** EXERCISE **
Starting at the line that contains "flops, state: 3", restate each line word for word through the final line of the data, keeping both ends.

Stored data
....................

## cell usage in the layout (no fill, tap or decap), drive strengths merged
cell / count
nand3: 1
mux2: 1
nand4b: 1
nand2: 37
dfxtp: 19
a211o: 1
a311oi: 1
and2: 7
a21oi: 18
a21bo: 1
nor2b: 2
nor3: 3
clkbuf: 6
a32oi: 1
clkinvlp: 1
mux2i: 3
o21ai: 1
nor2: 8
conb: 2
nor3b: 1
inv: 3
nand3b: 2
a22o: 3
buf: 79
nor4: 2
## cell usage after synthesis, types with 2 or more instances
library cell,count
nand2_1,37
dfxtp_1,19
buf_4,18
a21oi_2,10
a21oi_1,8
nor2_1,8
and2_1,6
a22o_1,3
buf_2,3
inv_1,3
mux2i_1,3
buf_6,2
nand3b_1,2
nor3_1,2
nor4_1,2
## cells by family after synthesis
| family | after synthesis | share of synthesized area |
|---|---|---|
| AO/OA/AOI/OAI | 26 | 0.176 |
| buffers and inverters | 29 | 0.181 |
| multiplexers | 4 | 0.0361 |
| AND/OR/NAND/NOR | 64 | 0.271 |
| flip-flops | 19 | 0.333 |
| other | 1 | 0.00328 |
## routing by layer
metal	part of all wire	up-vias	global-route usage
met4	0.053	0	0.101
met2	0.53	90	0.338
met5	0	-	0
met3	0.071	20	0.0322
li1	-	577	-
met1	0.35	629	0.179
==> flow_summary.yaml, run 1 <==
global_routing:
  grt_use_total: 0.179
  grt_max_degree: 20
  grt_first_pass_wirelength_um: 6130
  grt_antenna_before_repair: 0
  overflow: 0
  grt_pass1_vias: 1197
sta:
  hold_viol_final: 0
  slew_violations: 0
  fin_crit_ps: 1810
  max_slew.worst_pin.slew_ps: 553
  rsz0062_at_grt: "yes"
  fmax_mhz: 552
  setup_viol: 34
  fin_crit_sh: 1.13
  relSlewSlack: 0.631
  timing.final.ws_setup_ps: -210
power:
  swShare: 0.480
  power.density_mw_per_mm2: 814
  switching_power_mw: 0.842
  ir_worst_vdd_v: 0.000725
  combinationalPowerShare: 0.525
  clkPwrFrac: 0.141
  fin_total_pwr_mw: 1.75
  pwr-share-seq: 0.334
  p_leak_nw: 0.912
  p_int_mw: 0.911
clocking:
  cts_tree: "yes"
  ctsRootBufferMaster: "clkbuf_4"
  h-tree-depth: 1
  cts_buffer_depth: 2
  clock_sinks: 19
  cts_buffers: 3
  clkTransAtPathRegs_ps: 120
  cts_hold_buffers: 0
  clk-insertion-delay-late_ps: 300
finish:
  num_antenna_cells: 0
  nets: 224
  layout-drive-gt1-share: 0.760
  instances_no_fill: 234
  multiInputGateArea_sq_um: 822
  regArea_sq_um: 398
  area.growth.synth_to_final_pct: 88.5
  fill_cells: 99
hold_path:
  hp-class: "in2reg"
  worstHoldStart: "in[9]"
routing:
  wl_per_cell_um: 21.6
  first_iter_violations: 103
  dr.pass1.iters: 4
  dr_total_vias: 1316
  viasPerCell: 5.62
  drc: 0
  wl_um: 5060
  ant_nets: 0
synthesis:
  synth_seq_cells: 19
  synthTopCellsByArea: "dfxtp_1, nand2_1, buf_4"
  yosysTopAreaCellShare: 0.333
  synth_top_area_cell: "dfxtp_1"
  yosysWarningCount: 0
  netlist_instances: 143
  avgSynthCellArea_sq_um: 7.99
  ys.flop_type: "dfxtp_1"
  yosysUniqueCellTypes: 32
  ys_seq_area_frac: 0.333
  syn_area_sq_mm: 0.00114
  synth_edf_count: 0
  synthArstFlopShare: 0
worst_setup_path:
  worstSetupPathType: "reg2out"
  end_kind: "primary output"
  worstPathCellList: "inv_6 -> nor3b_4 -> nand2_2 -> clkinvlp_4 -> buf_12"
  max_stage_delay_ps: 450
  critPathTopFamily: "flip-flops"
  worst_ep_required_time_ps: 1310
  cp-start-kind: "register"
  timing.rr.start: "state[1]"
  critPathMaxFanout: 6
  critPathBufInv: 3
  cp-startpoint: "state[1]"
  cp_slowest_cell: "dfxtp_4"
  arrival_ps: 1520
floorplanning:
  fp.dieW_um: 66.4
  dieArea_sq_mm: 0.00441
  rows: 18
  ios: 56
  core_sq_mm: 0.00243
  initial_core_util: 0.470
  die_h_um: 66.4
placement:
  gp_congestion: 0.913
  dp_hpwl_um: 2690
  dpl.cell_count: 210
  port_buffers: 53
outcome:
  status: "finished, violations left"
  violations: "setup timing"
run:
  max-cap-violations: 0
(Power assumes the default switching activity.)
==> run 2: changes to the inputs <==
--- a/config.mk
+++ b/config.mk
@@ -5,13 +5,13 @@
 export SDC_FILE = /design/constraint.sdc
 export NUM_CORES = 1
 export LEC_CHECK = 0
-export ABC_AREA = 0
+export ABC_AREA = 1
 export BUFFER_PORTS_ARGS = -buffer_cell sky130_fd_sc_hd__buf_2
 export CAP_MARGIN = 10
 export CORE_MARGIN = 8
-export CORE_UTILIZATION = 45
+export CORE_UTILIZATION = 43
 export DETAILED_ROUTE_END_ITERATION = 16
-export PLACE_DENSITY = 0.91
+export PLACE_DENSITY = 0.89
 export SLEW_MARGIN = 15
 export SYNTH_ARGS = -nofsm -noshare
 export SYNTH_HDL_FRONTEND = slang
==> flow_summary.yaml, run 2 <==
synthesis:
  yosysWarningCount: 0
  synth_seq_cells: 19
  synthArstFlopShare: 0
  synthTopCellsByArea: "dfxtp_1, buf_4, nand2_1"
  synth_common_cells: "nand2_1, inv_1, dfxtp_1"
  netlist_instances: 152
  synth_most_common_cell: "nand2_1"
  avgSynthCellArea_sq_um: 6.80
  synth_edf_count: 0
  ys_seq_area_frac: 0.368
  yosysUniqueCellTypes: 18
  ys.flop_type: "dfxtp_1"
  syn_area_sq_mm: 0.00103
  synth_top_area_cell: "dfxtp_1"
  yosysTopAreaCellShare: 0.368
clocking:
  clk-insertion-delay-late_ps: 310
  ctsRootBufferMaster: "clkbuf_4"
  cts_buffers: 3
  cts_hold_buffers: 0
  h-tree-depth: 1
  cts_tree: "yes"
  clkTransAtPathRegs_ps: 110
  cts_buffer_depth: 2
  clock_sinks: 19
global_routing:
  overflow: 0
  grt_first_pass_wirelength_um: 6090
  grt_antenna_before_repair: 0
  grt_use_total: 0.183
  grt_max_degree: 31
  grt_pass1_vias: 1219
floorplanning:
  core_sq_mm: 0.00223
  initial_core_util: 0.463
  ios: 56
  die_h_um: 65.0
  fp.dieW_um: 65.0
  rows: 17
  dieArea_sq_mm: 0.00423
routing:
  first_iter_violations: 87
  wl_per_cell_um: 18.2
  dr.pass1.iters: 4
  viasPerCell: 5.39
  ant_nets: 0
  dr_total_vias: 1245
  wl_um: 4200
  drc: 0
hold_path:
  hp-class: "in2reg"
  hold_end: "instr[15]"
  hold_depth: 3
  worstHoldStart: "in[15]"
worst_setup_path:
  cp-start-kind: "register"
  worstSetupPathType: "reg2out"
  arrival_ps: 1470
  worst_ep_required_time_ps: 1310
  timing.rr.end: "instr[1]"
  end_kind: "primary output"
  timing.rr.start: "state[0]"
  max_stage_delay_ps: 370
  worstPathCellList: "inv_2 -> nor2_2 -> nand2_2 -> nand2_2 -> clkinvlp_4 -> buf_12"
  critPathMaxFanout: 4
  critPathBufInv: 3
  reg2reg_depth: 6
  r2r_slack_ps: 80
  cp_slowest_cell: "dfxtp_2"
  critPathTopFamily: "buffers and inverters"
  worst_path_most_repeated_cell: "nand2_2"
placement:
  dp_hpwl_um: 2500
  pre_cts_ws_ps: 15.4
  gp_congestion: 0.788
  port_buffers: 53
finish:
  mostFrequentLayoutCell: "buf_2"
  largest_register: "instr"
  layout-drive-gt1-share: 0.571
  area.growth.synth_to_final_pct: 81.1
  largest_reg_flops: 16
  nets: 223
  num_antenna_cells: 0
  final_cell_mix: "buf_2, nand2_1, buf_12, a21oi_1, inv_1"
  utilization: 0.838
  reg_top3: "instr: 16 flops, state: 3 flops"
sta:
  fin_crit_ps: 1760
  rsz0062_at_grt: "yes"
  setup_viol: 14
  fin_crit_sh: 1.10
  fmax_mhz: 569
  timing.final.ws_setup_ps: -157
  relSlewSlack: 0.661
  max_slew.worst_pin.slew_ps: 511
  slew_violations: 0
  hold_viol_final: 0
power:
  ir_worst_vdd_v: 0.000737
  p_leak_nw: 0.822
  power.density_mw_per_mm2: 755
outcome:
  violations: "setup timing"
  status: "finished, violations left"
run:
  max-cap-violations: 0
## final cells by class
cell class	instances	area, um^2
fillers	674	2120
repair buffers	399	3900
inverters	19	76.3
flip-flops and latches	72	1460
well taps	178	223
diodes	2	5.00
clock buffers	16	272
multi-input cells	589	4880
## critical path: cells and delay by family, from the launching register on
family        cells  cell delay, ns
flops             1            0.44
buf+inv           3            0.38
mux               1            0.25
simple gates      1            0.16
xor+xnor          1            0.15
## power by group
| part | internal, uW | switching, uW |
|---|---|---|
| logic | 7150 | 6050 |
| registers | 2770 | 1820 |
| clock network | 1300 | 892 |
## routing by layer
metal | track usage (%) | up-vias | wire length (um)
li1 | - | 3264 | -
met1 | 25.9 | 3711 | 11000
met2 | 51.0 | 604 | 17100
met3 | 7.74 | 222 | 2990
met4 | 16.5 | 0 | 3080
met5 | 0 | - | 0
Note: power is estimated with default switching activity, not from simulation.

....................

** SOLVED PROBLEM **
  reg_top3: "instr: 16 flops, state: 3 flops"
sta:
  fin_crit_ps: 1760
  rsz0062_at_grt: "yes"
  setup_viol: 14
  fin_crit_sh: 1.10
  fmax_mhz: 569
  timing.final.ws_setup_ps: -157
  relSlewSlack: 0.661
  max_slew.worst_pin.slew_ps: 511
  slew_violations: 0
  hold_viol_final: 0
power:
  ir_worst_vdd_v: 0.000737
  p_leak_nw: 0.822
  power.density_mw_per_mm2: 755
outcome:
  violations: "setup timing"
  status: "finished, violations left"
run:
  max-cap-violations: 0
## final cells by class
cell class	instances	area, um^2
fillers	674	2120
repair buffers	399	3900
inverters	19	76.3
flip-flops and latches	72	1460
well taps	178	223
diodes	2	5.00
clock buffers	16	272
multi-input cells	589	4880
## critical path: cells and delay by family, from the launching register on
family        cells  cell delay, ns
flops             1            0.44
buf+inv           3            0.38
mux               1            0.25
simple gates      1            0.16
xor+xnor          1            0.15
## power by group
| part | internal, uW | switching, uW |
|---|---|---|
| logic | 7150 | 6050 |
| registers | 2770 | 1820 |
| clock network | 1300 | 892 |
## routing by layer
metal | track usage (%) | up-vias | wire length (um)
li1 | - | 3264 | -
met1 | 25.9 | 3711 | 11000
met2 | 51.0 | 604 | 17100
met3 | 7.74 | 222 | 2990
met4 | 16.5 | 0 | 3080
met5 | 0 | - | 0
Note: power is estimated with default switching activity, not from simulation.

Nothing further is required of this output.